First, the whole reason we tried airbnb is because Dan and I usually wait until the last minute to make any travel plans. In this case, we waited until the Tuesday before the fourth of July holiday to come up with ideas. It was like Mary and Joseph with their impending baby Jesus--no room at the B&Bs in Cape May, and nothing affordable in Manhattan or Boston (too far anyway). We even looked at New Hope, which is a 30 minute drive and not all that exciting, but they too were booked. So, then, I thought maybe Brooklyn was the way to go for several reason. I like cities, our friends Liz and Luke live there, and we could take New Jersey transit the whole way, thus avoiding the inevitable short spats we have when Dan is driving and I am a clutching-the-seat passenger, sure he's going to miss an exit or side-swipe a mini-van. I'd also heard pretty good things about airbnb's or at least thought that I had, or maybe I dreamed that part.
Nor is this the bedroom.
 It was pretty easy to find a reasonably priced and available place in Park Slope ($134 a night for the whole one bedroom apartment. In the end, it came out to about $316 because of taxes and a $20 cleaning fee. Note: I believe the cleaning fee should only be applied if you leave the house a mess. We kept it clean, used only two towels, took out the garbage and left them extra food). The dude who lived there was very responsive--let's call him Justine, because his photo reminded me of a friend of mine from grad school who liked to wear hats.
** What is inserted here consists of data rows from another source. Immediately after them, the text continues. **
$ cat src/rtl/spec_mem_responder.sv
// Memory-side responder for the formal spec harness: logs up to two granule transactions per instruction.
// Optional build macro SPEC_MEM_ERR_EN tracks bus errors per slot and adds the err_o port.
module spec_mem_responder #(
   parameter int MaxOutstanding = 2,
   parameter int LogDepth       = 2
) (
   input  logic        clk_i,
   input  logic        rst_i,
   input  logic        data_req_i,
   input  logic        data_gnt_i,
   input  logic        data_we_i,
   input  logic [3:0]  data_be_i,
   input  logic [31:0] data_addr_i,
   input  logic [32:0] data_wdata_i,
   input  logic        data_rvalid_i,
   input  logic [32:0] data_rdata_i,
   input  logic        data_err_i,
   input  logic        rvk_valid_i,
   input  logic        rvk_bit_i,
   input  logic        retire_i,
   input  logic        flush_i,
   output logic        spec_valid_o,
   output logic [31:0] mem_read_fst_rdata_o,
   output logic [31:0] mem_read_snd_rdata_o,
   output logic        mem_read_tag_o,
   output logic        mem_revoke_o,
   input  logic        spec_mem_read_i,
   input  logic        spec_mem_read_snd_gran_i,
   input  logic [31:0] spec_mem_read_fst_addr_i,
   input  logic        spec_mem_write_i,
   input  logic        spec_mem_write_snd_gran_i,
   input  logic [31:0] spec_mem_write_fst_addr_i,
   input  logic [31:0] spec_mem_write_fst_wdata_i,
   input  logic [3:0]  spec_mem_write_fst_be_i,
   input  logic        spec_mem_write_tag_i,
   output logic        mismatch_o,
`ifdef SPEC_MEM_ERR_EN
   output logic        err_o,
`endif
   output logic        overflow_o
);

   localparam int CntW = $clog2(MaxOutstanding + 1);

   typedef struct packed {
      logic        we;
      logic [3:0]  be;
      logic [31:0] addr;
      logic [32:0] wdata;
   } req_t;

   typedef struct packed {
      logic        used;
      logic        err;
      logic        we;
      logic [3:0]  be;
      logic [31:0] addr;
      logic [31:0] data;
      logic        tag;
   } slot_t;

   typedef enum logic [1:0] {IDLE, COLLECT, DRAIN, SNAP} state_t;

   state_t          state_q, state_d;
   req_t            fifo_q [MaxOutstanding];
   logic [CntW-1:0] count_q, count_d, wr_idx;
   slot_t           log_q [LogDepth];
   slot_t           log_d [LogDepth];
   slot_t           new_slot;
   logic            rvk_q, rvk_d;
   logic            push, push_ok, pop_ok, comp_drop, resp_err;
   logic            rd_bad, wr_bad, none_bad, snap_next;
   logic            unused_write_snd;

   assign unused_write_snd = spec_mem_write_snd_gran_i;

`ifdef SPEC_MEM_ERR_EN
   assign resp_err = data_err_i;
`else
   logic unused_err;
   assign unused_err = data_err_i;
   assign resp_err   = 1'b0;
`endif

   function automatic logic [31:0] read_data(slot_t s);
      return (s.used && !s.we && !s.err) ? s.data : 32'h0;
   endfunction

   function automatic logic read_tag(slot_t s);
      return s.used && !s.we && !s.err && s.tag;
   endfunction

   // A push into a full FIFO is still accepted when the head pops in the same cycle.
   assign push      = data_req_i && data_gnt_i;
   assign pop_ok    = data_rvalid_i && (count_q != '0);
   assign push_ok   = push && ((count_q != CntW'(MaxOutstanding)) || pop_ok);
   assign count_d   = count_q + CntW'(push_ok) - CntW'(pop_ok);
   assign wr_idx    = pop_ok ? count_q - CntW'(1) : count_q;
   assign snap_next = (state_d == SNAP);

   always_comb begin
      new_slot      = '0;
      new_slot.used = 1'b1;
      new_slot.err  = resp_err;
      new_slot.we   = fifo_q[0].we;
      new_slot.be   = fifo_q[0].be;
      new_slot.addr = fifo_q[0].addr;
      new_slot.data = fifo_q[0].we ? fifo_q[0].wdata[31:0] : data_rdata_i[31:0];
      new_slot.tag  = fifo_q[0].we ? fifo_q[0].wdata[32]   : data_rdata_i[32];
   end

   always_comb begin
      log_d     = log_q;
      rvk_d     = rvk_q;
      comp_drop = 1'b0;
      if (pop_ok) begin
         if (!log_q[0].used)      log_d[0] = new_slot;
         else if (!log_q[1].used) log_d[1] = new_slot;
         else                     comp_drop = 1'b1;
      end
      if (rvk_valid_i) rvk_d = rvk_bit_i;
      if (state_q == SNAP || flush_i) begin
         for (int i = 0; i < LogDepth; i++) log_d[i] = '0;
         rvk_d = 1'b0;
      end
   end

   always_comb begin
      state_d = state_q;
      unique case (state_q)
         IDLE: begin
            if (retire_i)     state_d = (count_d == '0) ? SNAP : DRAIN;
            else if (push_ok) state_d = COLLECT;
         end
         COLLECT: if (retire_i) state_d = (count_d == '0) ? SNAP : DRAIN;
         DRAIN:   if (count_d == '0) state_d = SNAP;
         SNAP:    state_d = (count_d != '0) ? COLLECT : IDLE;
      endcase
      if (flush_i && state_q != SNAP) state_d = (count_d != '0) ? COLLECT : IDLE;
   end

   // Errored slots are exempt; evaluated only while the snapshot is presented.
   always_comb begin
      rd_bad   = 1'b0;
      wr_bad   = 1'b0;
      none_bad = 1'b0;
      if (spec_mem_read_i) begin
         if (!log_q[0].err && (!log_q[0].used || log_q[0].we ||
             log_q[0].addr != spec_mem_read_fst_addr_i)) rd_bad = 1'b1;
         if (!log_q[1].err && (spec_mem_read_snd_gran_i != (log_q[1].used && !log_q[1].we)))
            rd_bad = 1'b1;
      end
      if (spec_mem_write_i && !log_q[0].err &&
          (!log_q[0].used || !log_q[0].we || log_q[0].addr != spec_mem_write_fst_addr_i ||
           log_q[0].data != spec_mem_write_fst_wdata_i || log_q[0].be != spec_mem_write_fst_be_i ||
           log_q[0].tag != spec_mem_write_tag_i)) wr_bad = 1'b1;
      if (!spec_mem_read_i && !spec_mem_write_i && (log_q[0].used || log_q[1].used))
         none_bad = 1'b1;
   end

   always_ff @(posedge clk_i) begin
      for (int i = 0; i < MaxOutstanding - 1; i++)
         if (pop_ok) fifo_q[i] <= fifo_q[i + 1];
      for (int i = 0; i < MaxOutstanding; i++)
         if (push_ok && wr_idx == CntW'(i))
            fifo_q[i] <= '{we: data_we_i, be: data_be_i, addr: data_addr_i, wdata: data_wdata_i};
   end

   // Snapshot outputs are registered from the next-cycle log so they line up with SNAP.
   always_ff @(posedge clk_i) begin
      if (rst_i) begin
         state_q              <= IDLE;
         count_q              <= '0;
         rvk_q                <= 1'b0;
         for (int i = 0; i < LogDepth; i++) log_q[i] <= '0;
         spec_valid_o         <= 1'b0;
         mem_read_fst_rdata_o <= '0;
         mem_read_snd_rdata_o <= '0;
         mem_read_tag_o       <= 1'b0;
         mem_revoke_o         <= 1'b0;
         mismatch_o           <= 1'b0;
         overflow_o           <= 1'b0;
`ifdef SPEC_MEM_ERR_EN
         err_o                <= 1'b0;
`endif
      end else begin
         state_q              <= state_d;
         count_q              <= count_d;
         rvk_q                <= rvk_d;
         log_q                <= log_d;
         spec_valid_o         <= snap_next;
         mem_read_fst_rdata_o <= snap_next ? read_data(log_d[0]) : '0;
         mem_read_snd_rdata_o <= snap_next ? read_data(log_d[1]) : '0;
         mem_read_tag_o       <= snap_next && read_tag(log_d[0]);
         mem_revoke_o         <= snap_next && rvk_d;
         if (state_q == SNAP) mismatch_o <= rd_bad || wr_bad || none_bad;
         if ((push && !push_ok) || (data_rvalid_i && !pop_ok) || comp_drop) overflow_o <= 1'b1;
`ifdef SPEC_MEM_ERR_EN
         err_o <= snap_next && ((log_d[0].used && log_d[0].err) || (log_d[1].used && log_d[1].err));
`endif
      end
   end

endmodule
The place was well-reflected in the photos. It was a one bedroom with the smallest bathroom I've ever seen. Like, there was no room to turn around, so you had to open the door to pull up your pants. The tub was disgusting. It's not that it wasn't clean, it was more like it probably had never been cleaned. I did not shower there for the two days we stayed.

The living room did not look like this.
Then there's the unexpected discomfort that came from being a guest in a house of ghosts whose underwear are still folded neatly in their dressers and whose prescription medicine is stashed in the bathroom cabinet. These were people we never met, but we were using their things, sitting on their couch, stirring coffee in a mug they bought somewhere with a spoon they used. And sleeping in their full sized bed with its too-buoyant air mattress and sleep comfort pillows.
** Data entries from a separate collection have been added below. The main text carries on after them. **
==> src/rtl/airport_pkg.sv <==
// Shared types and codes for the checkpoint lane scheduler.
// Class codes double as sel values and as req/grant bit positions.
package airport_pkg;

    localparam logic [1:0] CLS_REGULAR  = 2'b00;
    localparam logic [1:0] CLS_BUSINESS = 2'b01;
    localparam logic [1:0] CLS_VIP      = 2'b10;

    localparam int REQ_REG = 0;
    localparam int REQ_BUS = 1;
    localparam int REQ_VIP = 2;

    typedef enum logic [1:0] {
        IDLE,
        GRANT,
        SERVE
    } sched_state_t;

    function automatic logic [2:0] cls_onehot(input logic [1:0] cls);
        logic [2:0] oh;
        oh = 3'b000;
        unique case (cls)
            CLS_REGULAR:  oh[REQ_REG] = 1'b1;
            CLS_BUSINESS: oh[REQ_BUS] = 1'b1;
            CLS_VIP:      oh[REQ_VIP] = 1'b1;
            default:      oh = 3'b000;
        endcase
        return oh;
    endfunction

endpackage
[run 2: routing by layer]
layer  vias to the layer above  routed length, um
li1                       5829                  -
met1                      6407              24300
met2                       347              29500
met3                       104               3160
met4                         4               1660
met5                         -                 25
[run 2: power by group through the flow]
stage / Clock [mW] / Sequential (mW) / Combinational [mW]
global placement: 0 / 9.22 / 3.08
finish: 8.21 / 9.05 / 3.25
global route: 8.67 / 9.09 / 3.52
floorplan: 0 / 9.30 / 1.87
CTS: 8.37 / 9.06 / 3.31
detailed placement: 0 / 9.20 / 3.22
===== src/rtl/aes_ctrl_seq.sv =====
// Round-sequencing controller for the masked AES-128 core.
// Produces one-cycle register enables, the round index, the last-round flag
// and the round constant that travel with the shares through the pipelined
// masked S-box. No share data passes through this block.
module aes_ctrl_seq #(
  parameter int NROUNDS = 10,
  parameter int SB_LAT  = 4
) (
  input  logic       clk,
  input  logic       rst,
  input  logic       in_valid,
  output logic       in_ready,
  output logic       out_valid,
  input  logic       out_ready,
  output logic       busy,
  output logic       sel_init,
  output logic       en_state,
  output logic       en_key,
  output logic [3:0] round,
  output logic       last_round,
  output logic [7:0] rcon
);

  // Wait counter wide enough to hold SB_LAT, never narrower than one bit.
  localparam int CNT_W = ($clog2(SB_LAT + 1) < 1) ? 1 : $clog2(SB_LAT + 1);
  localparam logic [CNT_W-1:0] CNT_LAST   = CNT_W'(SB_LAT - 1);
  localparam logic [3:0]       ROUND_LAST = 4'(NROUNDS);
  localparam logic [7:0]       RCON_FIRST = 8'h01;

  // Parameter range guard, evaluated at elaboration.
  generate
    if (NROUNDS < 1 || NROUNDS > 15 || SB_LAT < 1 || SB_LAT > 31) begin : g_bad_params
      $fatal(1, "aes_ctrl_seq: NROUNDS must be 1..15 and SB_LAT 1..31");
    end
  endgenerate

  typedef enum logic [2:0] {
    ST_IDLE,
    ST_INIT,
    ST_WAIT,
    ST_UPD,
    ST_DONE
  } state_t;

  state_t           state_reg, state_next;
  logic [3:0]       round_reg, round_next;
  logic [7:0]       rcon_reg, rcon_next;
  logic [CNT_W-1:0] cnt_reg, cnt_next;

  // GF(2^8) multiply-by-two used to step the round constant.
  function automatic logic [7:0] xtime(input logic [7:0] v);
    logic [7:0] s;
    s = {v[6:0], 1'b0};
    if (v[7]) s = s ^ 8'h1B;
    return s;
  endfunction

  // State and sequencing registers; reset aborts any encryption in flight.
  always_ff @(posedge clk) begin
    if (!rst) begin
      state_reg <= ST_IDLE;
      round_reg <= 4'd0;
      rcon_reg  <= RCON_FIRST;
      cnt_reg   <= '0;
    end else begin
      state_reg <= state_next;
      round_reg <= round_next;
      rcon_reg  <= rcon_next;
      cnt_reg   <= cnt_next;
    end
  end

  // Next-state logic and Moore outputs; in_ready is also held low while
  // reset is asserted so that no block can be accepted in the reset cycle.
  always_comb begin
    state_next = state_reg;
    round_next = round_reg;
    rcon_next  = rcon_reg;
    cnt_next   = cnt_reg;
    in_ready   = 1'b0;
    out_valid  = 1'b0;
    busy       = 1'b0;
    sel_init   = 1'b0;
    en_state   = 1'b0;
    en_key     = 1'b0;
    last_round = 1'b0;

    case (state_reg)
      ST_IDLE: begin
        in_ready = rst;
        if (in_valid && rst) state_next = ST_INIT;
      end
      ST_INIT: begin
        busy       = 1'b1;
        sel_init   = 1'b1;
        en_state   = 1'b1;
        en_key     = 1'b1;
        round_next = 4'd1;
        rcon_next  = RCON_FIRST;
        cnt_next   = '0;
        state_next = ST_WAIT;
      end
      ST_WAIT: begin
        busy     = 1'b1;
        cnt_next = cnt_reg + CNT_W'(1);
        if (cnt_reg == CNT_LAST) state_next = ST_UPD;
      end
      ST_UPD: begin
        busy       = 1'b1;
        en_state   = 1'b1;
        en_key     = 1'b1;
        last_round = (round_reg == ROUND_LAST);
        if (round_reg == ROUND_LAST) begin
          state_next = ST_DONE;
        end else begin
          round_next = round_reg + 4'd1;
          rcon_next  = xtime(rcon_reg);
          cnt_next   = '0;
          state_next = ST_WAIT;
        end
      end
      ST_DONE: begin
        out_valid = 1'b1;
        if (out_ready) begin
          round_next = 4'd0;
          rcon_next  = RCON_FIRST;
          state_next = ST_IDLE;
        end
      end
      default: begin
        state_next = ST_IDLE;
      end
    endcase
  end

  assign round = round_reg;
  assign rcon  = rcon_reg;

endmodule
The sheets were clean, and yet it felt weird. I reminded myself that if we were staying at a hotel, we would be sleeping on a mattress 500 plus people have already slept in. Same for towels This bed had been used by one couple only, but they were a particular couple. Who we didn't know. The anonymity of a hotel allows you to cling to the illusion that you are the first and only guest they will ever have. At an airbnb you have towels who have seen better lives, necklaces hanging on pegs, stacks of books with worn covers, and other constant reminders that oh, yes, we are in someone's home.

Also, what if there were cameras planted in the innocent looking light fixtures?
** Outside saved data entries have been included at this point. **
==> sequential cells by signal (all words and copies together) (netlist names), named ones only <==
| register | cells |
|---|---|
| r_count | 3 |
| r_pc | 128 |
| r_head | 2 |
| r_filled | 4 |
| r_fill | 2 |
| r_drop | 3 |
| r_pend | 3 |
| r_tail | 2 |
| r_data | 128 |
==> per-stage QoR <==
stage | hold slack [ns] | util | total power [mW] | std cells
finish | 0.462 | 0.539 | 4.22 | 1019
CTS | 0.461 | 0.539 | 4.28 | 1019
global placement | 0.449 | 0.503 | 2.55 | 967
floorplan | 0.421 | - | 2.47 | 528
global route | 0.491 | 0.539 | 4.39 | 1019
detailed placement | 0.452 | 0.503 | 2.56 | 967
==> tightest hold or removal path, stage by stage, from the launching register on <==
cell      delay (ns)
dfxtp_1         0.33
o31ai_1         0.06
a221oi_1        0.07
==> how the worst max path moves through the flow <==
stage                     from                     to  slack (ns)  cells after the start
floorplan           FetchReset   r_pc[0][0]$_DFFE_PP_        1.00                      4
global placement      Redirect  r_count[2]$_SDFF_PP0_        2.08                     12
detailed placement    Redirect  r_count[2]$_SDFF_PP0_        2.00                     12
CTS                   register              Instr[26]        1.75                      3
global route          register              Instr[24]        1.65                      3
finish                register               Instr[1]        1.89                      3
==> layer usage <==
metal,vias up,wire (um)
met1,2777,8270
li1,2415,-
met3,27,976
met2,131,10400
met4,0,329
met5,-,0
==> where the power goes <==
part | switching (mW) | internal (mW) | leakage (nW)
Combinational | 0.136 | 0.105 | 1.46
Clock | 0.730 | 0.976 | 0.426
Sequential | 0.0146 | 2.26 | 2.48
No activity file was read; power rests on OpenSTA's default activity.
## config.mk

```make
export PLATFORM = sky130hd
export DESIGN_NAME = dbf_scan_ctrl
export DESIGN_NICKNAME = d
export VERILOG_FILES = /design/src/rtl/dbf_scan_ctrl.sv
export SDC_FILE = /design/constraint.sdc
export NUM_CORES = 1
export LEC_CHECK = 0
export ABC_CLOCK_PERIOD_IN_PS = 6200
export CAP_MARGIN = 10
export CORE_UTILIZATION = 58
export DETAILED_ROUTE_END_ITERATION = 7
export GPL_TIMING_DRIVEN = 0
export PLACE_DENSITY_LB_ADDON = 0.15
export SLEW_MARGIN = 40
export SYNTH_ARGS = -nofsm -noshare
export SYNTH_HDL_FRONTEND = slang
export SYNTH_SLANG_ARGS = --single-unit
```

## constraint.sdc

```tcl
create_clock -name clk -period 6.2 [get_ports clk]
set_clock_uncertainty 0.15 [all_clocks]
set_input_delay 1.24 -clock clk [delete_from_list [all_inputs] [get_ports clk]]
set_output_delay 1.24 -clock clk [all_outputs]
set_load 0.01 [all_outputs]
```

## src/rtl/dbf_scan_ctrl.sv

```systemverilog
// Scanline sequencer for a digital beamformer: per line it loads the delay LUT,
// fires the transmit burst, then opens the receive window. Optional abort input
// is compiled in with the DBF_SCAN_ABORT_EN macro.
module dbf_scan_ctrl #(
  parameter int ADDR_WD   = 10,
  parameter int LUT_DEPTH = 1024,
  parameter int TX_CYCLES = 64,
  parameter int RX_CYCLES = 2048
) (
  input  logic               clk,
  input  logic               rst_n,
`ifdef DBF_SCAN_ABORT_EN
  input  logic               abort,
`endif
  input  logic               scan_req,
  input  logic [7:0]         num_lines,
  output logic               busy,
  output logic               frame_done,
  output logic [ADDR_WD-1:0] dbf_lut_addr,
  output logic               dbf_lut_we,
  output logic               tx_en,
  output logic               start,
  output logic [7:0]         line_idx,
  output logic [2:0]         dbg_state
);

  localparam int MAX_LT  = (LUT_DEPTH > TX_CYCLES) ? LUT_DEPTH : TX_CYCLES;
  localparam int MAX_CYC = (MAX_LT > RX_CYCLES) ? MAX_LT : RX_CYCLES;
  // Counter doubles as the LUT address, so it is never narrower than ADDR_WD.
  localparam int CNT_WD  = ($clog2(MAX_CYC + 1) > ADDR_WD) ? $clog2(MAX_CYC + 1) : ADDR_WD;

  localparam logic [CNT_WD-1:0] LOAD_LAST = CNT_WD'(LUT_DEPTH - 1);
  localparam logic [CNT_WD-1:0] TX_LAST   = CNT_WD'(TX_CYCLES - 1);
  localparam logic [CNT_WD-1:0] RX_LAST   = CNT_WD'(RX_CYCLES - 1);

  typedef enum logic [2:0] {IDLE, LOAD, TX, RX, NEXT} state_e;

  state_e              state_q, state_d;
  logic [CNT_WD-1:0]   cnt_q, cnt_d;
  logic [7:0]          line_idx_q, line_idx_d;
  logic [7:0]          lines_q, lines_d;
  logic                busy_q, busy_d;
  logic                frame_done_q, frame_done_d;
  logic [ADDR_WD-1:0]  addr_q, addr_d;
  logic                we_q, we_d;
  logic                tx_en_q, tx_en_d;
  logic                start_q, start_d;
  logic                abort_w;
  logic                last_line;

`ifdef DBF_SCAN_ABORT_EN
  assign abort_w = abort;
`else
  assign abort_w = 1'b0;
`endif

  assign last_line = (line_idx_q == lines_q - 8'd1);

  always_comb begin
    state_d      = state_q;
    cnt_d        = cnt_q;
    line_idx_d   = line_idx_q;
    lines_d      = lines_q;
    frame_done_d = 1'b0;
    case (state_q)
      IDLE: begin
        if (scan_req && (num_lines != 8'd0)) begin
          state_d    = LOAD;
          lines_d    = num_lines;
          line_idx_d = 8'd0;
          cnt_d      = '0;
        end
      end
      LOAD: begin
        if (cnt_q == LOAD_LAST) begin
          state_d = TX;
          cnt_d   = '0;
        end else begin
          cnt_d = cnt_q + 1'b1;
        end
      end
      TX: begin
        if (cnt_q == TX_LAST) begin
          state_d = RX;
          cnt_d   = '0;
        end else begin
          cnt_d = cnt_q + 1'b1;
        end
      end
      RX: begin
        if (cnt_q == RX_LAST) begin
          state_d      = NEXT;
          cnt_d        = '0;
          // frame_done is a registered output, so it is raised on entry to NEXT.
          frame_done_d = last_line;
        end else begin
          cnt_d = cnt_q + 1'b1;
        end
      end
      NEXT: begin
        if (last_line) begin
          state_d = IDLE;
        end else begin
          state_d    = LOAD;
          line_idx_d = line_idx_q + 8'd1;
        end
      end
      default: state_d = IDLE;
    endcase
    if (abort_w && (state_q != IDLE)) begin
      state_d      = IDLE;
      cnt_d        = '0;
      frame_done_d = 1'b1;
    end
    busy_d  = (state_d != IDLE);
    we_d    = (state_d == LOAD);
    tx_en_d = (state_d == TX);
    start_d = (state_d == RX);
    addr_d  = we_d ? cnt_d[ADDR_WD-1:0] : '0;
  end

  always_ff @(posedge clk or negedge rst_n) begin
    if (!rst_n) begin
      state_q      <= IDLE;
      cnt_q        <= '0;
      line_idx_q   <= 8'd0;
      lines_q      <= 8'd0;
      busy_q       <= 1'b0;
      frame_done_q <= 1'b0;
      addr_q       <= '0;
      we_q         <= 1'b0;
      tx_en_q      <= 1'b0;
      start_q      <= 1'b0;
    end else begin
      state_q      <= state_d;
      cnt_q        <= cnt_d;
      line_idx_q   <= line_idx_d;
      lines_q      <= lines_d;
      busy_q       <= busy_d;
      frame_done_q <= frame_done_d;
      addr_q       <= addr_d;
      we_q         <= we_d;
      tx_en_q      <= tx_en_d;
      start_q      <= start_d;
    end
  end

  assign busy         = busy_q;
  assign frame_done   = frame_done_q;
  assign dbf_lut_addr = addr_q;
  assign dbf_lut_we   = we_q;
  assign tx_en        = tx_en_q;
  assign start        = start_q;
  assign line_idx     = line_idx_q;
  assign dbg_state    = state_q;

endmodule

```

==> impl_metrics.env, run 1 <==
export IMPL_clkLatencyLatePin_ns=0.30
export IMPL_status="complete, no violations"
export IMPL_synth_edf_count=0
export IMPL_hold_buffers=0
export IMPL_timing_hold_ws_ns=0.378
export IMPL_antenna_found_initial=0
export IMPL_ys_types=59
export IMPL_worstSetupEndpointType="flip-flop"
export IMPL_die_w_um=66.4
export IMPL_crit_reg2reg_launch="lines_q[0]"
export IMPL_min_to="lines_q[7]"
export IMPL_drc=0
export IMPL_grt_first_pass_wirelength_um=8340
export IMPL_ys_seq_elements=46
export IMPL_ioPinCount=37
export IMPL_worstHoldStart="lines_q[7]"
export IMPL_fin_crit_ns=3.48
export IMPL_syn_nets=251
export IMPL_placed_cells=324
export IMPL_synth_top_cell_area_share=0.479
export IMPL_cts_buffers=5
export IMPL_critPathLaunchType="input port"
export IMPL_avgViaCountPerCell=6.14
export IMPL_io_buffers=36
export IMPL_final_area_um2=2960
export IMPL_start_util=0.601
export IMPL_tritoncts="built"
export IMPL_hold_depth=1
export IMPL_vias=2039
export IMPL_max_freq_ghz=0.287
export IMPL_p_leak_nw=1.16
export IMPL_postCtsSetupBuffers=0
export IMPL_cts_root_buf="clkbuf_8"
export IMPL_yosysTopAreaCell="dfrtp_1"
export IMPL_die_area_um2=4400
export IMPL_wirelength_um=5280
export IMPL_drv_cap=0
export IMPL_grt_max_degree=46
export IMPL_fillerInstances=298
export IMPL_dp_final_hpwl_um=3830
export IMPL_setup_viol=0
export IMPL_area_delta_synth_final_pct=23.1
export IMPL_clock_sinks=46
export IMPL_ys_warn_count=0
export IMPL_pwr_density_cell_nw_per_um2=182
export IMPL_drive_above_1_share=0.0674
export IMPL_finalNonFillerCells=332
export IMPL_final_setup_tns_ns=0
export IMPL_gp_congestion=0.903
export IMPL_postCtsResizedCells=0
export IMPL_hold_class="reg -> reg"
export IMPL_worst_slew_pin_slew_ns=0.508
export IMPL_ys_top_cells_by_area="dfrtp_1 48%, and2_1 3.9%, nand2_1 3.0%, nand3_1 2.5%, or4_1 2.5%"
export IMPL_ant_nets=0
export IMPL_clockPowerShare=0.414
export IMPL_drv_slew=0
export IMPL_firstDrtPassIters=4
export IMPL_nets=295
export IMPL_fin_crit_sh=0.562
export IMPL_rsz0062_at_grt="no"
export IMPL_synthesis_area_um2=2400
export IMPL_switchingPower_mw=0.110
export IMPL_multi_input_area_um2=1180
export IMPL_cp_data_arrival_time_ns=3.58
export IMPL_reg2reg_slack_ns=3.39
export IMPL_die_h_um=66.4
export IMPL_relSlewSlack=0.658
export IMPL_seqCellArea_um2=1150
export IMPL_reg2reg_to="busy"
export IMPL_pwr_share_comb=0.028
export IMPL_synth_ff_type="dfrtp_1"
export IMPL_irDropWorstVdd_mv=0.162
export IMPL_core_area_um2=4000
export IMPL_ys_seq_area_frac=0.479
export IMPL_grt_overflow_total=0
export IMPL_postPlaceCellArea_um2=2840
export IMPL_htree_levels=2
export IMPL_rows=23
export IMPL_critPathMaxFanout=10
export IMPL_wl_per_cell_um=15.9
export IMPL_grt_use_total=0.256
export IMPL_synthArstFlopShare=1.00
export IMPL_internal_power_mw=0.427
export IMPL_pwr_share_seq=0.558
export IMPL_postSynthAreaPerCell_um2=10.1
export IMPL_final_cell_mix="46 x dfrtp_1, 35 x clkdlybuf4s50_1, 19 x nand2_1"
export IMPL_worstPathRequired_ns=6.30
export IMPL_path_clk_slew_ns=0.09
export IMPL_n_antenna_cell=0
export IMPL_drt_iter0_drc=137
export IMPL_finalHoldViolations=0
export IMPL_r2r_cells=7
export IMPL_first_global_vias=1826
export IMPL_cts_max_path_buffers=2
export IMPL_final_common_cell="dfrtp_1"
export IMPL_switching_share=0.206
export IMPL_path_class="in -> reg"
export IMPL_syn_instance_count=237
The kitchen was better than the one above.
On the positive side, the hosts left us organic coffee and a French press and we were in the middle of Park Slope in a cute neighborhood. I suggested in my comments afterwards that they consider leaving more instructions about WiFi and what we were allowed to use and not use--maybe just leaving the towels and soap in a basket instead of having a bar of used soap clinging to the side of tub in the bathroom, along with the full-sized shampoos.

We might try it again. Probably, if we went to Spain and rented an apartment, the strangeness of being in a foreign country would outweigh they specific oddity of sleeping in someone else's bed. As long as they didn't leave their soap behind.